## Problem to work on
Show, from the records below, all lines that contain the word "register".

## Data provided
╭──
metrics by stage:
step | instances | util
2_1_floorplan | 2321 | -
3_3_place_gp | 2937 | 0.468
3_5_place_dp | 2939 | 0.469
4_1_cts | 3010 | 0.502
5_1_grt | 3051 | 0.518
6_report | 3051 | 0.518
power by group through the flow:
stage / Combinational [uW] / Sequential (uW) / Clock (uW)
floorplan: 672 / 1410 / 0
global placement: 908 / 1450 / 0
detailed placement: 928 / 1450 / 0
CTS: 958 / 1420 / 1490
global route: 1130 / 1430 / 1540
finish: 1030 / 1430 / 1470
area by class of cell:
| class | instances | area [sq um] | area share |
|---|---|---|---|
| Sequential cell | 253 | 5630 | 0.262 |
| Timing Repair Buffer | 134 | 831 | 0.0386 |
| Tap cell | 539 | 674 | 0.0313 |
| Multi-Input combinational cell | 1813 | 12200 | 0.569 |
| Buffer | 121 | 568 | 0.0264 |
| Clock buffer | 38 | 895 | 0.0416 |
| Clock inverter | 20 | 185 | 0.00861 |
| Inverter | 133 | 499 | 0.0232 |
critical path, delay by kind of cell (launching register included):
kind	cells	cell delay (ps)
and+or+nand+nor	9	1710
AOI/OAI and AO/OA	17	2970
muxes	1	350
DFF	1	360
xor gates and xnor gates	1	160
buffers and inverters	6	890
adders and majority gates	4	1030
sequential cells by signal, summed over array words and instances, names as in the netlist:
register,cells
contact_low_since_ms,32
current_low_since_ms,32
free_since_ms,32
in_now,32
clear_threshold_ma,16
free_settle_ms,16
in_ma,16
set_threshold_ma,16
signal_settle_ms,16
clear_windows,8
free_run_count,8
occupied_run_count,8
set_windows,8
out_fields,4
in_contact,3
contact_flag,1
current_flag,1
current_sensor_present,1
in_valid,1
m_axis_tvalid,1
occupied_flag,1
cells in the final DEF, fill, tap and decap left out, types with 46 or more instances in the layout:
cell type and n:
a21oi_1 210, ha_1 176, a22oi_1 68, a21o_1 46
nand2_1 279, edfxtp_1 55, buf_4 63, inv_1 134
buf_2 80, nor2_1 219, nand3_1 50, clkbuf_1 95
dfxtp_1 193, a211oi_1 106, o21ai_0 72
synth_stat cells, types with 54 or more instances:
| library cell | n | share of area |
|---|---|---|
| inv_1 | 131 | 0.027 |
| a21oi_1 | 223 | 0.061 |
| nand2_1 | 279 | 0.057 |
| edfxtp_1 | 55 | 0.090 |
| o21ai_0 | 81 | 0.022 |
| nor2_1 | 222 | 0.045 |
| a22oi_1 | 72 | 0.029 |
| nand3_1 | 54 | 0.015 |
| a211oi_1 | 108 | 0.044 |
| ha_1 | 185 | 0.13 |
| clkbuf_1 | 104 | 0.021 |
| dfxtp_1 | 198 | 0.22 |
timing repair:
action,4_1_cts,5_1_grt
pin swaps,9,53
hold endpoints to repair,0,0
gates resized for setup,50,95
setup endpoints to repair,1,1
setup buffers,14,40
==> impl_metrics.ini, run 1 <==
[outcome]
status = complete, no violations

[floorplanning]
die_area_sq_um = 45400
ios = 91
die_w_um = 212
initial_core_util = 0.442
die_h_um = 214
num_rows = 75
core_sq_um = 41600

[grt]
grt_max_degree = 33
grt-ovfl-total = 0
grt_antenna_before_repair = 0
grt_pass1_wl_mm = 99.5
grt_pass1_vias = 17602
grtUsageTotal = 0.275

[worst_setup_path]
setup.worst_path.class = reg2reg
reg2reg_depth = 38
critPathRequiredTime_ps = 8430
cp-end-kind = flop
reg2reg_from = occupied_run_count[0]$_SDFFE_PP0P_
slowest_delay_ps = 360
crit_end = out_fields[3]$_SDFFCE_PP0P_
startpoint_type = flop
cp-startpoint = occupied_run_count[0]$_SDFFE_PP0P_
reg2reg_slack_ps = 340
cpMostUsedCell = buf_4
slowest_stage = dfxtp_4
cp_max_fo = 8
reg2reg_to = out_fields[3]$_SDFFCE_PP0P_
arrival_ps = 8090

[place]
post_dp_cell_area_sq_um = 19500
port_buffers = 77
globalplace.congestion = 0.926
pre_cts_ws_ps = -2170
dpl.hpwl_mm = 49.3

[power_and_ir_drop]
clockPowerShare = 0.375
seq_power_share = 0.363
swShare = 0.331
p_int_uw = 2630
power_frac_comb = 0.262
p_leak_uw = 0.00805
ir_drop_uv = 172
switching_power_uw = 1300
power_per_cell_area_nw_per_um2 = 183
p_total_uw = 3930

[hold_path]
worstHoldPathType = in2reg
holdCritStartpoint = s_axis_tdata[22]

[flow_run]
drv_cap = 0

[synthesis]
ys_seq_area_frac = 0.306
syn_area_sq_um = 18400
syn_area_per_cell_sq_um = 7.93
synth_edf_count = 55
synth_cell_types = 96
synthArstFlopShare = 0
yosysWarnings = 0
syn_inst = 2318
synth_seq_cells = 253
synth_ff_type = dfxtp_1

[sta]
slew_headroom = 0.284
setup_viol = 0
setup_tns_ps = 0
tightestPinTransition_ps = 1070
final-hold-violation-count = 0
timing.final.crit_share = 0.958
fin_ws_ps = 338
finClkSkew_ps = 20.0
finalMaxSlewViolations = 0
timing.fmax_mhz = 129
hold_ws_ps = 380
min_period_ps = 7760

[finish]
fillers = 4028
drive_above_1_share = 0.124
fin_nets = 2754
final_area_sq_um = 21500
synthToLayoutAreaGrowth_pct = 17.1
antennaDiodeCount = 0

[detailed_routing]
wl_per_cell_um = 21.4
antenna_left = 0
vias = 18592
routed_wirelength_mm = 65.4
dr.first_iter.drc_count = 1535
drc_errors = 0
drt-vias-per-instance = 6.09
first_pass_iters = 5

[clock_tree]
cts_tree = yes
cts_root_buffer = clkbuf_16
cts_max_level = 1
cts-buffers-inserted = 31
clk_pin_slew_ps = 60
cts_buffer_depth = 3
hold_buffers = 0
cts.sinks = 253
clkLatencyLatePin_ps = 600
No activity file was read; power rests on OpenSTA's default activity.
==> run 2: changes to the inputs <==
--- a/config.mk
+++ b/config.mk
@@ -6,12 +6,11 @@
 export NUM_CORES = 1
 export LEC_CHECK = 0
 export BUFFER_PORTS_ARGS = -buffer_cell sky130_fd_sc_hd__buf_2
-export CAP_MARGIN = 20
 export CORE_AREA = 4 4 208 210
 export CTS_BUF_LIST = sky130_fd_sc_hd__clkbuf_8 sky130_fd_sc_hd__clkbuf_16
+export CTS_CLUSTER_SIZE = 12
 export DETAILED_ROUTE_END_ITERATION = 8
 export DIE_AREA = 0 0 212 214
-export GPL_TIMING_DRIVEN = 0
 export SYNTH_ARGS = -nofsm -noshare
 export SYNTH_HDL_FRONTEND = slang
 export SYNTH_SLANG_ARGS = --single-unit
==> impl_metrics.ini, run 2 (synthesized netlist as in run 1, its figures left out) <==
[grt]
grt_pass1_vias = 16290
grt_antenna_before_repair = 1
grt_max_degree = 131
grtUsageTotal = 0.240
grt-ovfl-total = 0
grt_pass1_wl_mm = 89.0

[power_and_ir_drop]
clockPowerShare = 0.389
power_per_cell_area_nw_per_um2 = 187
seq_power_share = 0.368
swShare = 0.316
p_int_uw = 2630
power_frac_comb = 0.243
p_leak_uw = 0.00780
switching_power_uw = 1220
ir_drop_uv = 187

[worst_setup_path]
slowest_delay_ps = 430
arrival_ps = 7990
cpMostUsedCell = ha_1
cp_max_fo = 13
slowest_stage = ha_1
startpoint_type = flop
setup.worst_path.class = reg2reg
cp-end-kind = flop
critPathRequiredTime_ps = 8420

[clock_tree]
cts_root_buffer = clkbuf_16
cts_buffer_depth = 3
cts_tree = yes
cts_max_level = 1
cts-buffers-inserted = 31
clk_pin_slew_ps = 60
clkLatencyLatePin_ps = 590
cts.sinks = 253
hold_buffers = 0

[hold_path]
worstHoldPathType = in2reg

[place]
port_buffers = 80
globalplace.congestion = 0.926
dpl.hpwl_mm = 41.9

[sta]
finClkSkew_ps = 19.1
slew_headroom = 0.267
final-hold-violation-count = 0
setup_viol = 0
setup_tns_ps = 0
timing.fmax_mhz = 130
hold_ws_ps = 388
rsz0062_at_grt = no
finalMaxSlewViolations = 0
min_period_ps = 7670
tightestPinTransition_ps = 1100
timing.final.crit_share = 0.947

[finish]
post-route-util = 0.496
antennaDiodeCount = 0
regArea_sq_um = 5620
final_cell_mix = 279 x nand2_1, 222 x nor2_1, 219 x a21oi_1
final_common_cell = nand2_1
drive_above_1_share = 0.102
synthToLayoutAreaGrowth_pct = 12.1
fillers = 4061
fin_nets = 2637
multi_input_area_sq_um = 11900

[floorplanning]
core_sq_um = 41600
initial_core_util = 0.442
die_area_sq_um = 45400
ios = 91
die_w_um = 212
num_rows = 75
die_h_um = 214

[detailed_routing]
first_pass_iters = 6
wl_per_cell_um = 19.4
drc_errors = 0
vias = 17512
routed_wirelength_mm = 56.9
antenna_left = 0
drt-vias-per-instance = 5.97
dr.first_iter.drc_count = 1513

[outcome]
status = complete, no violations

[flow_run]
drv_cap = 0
╰──
## Response box
critical path, delay by kind of cell (launching register included):
register,cells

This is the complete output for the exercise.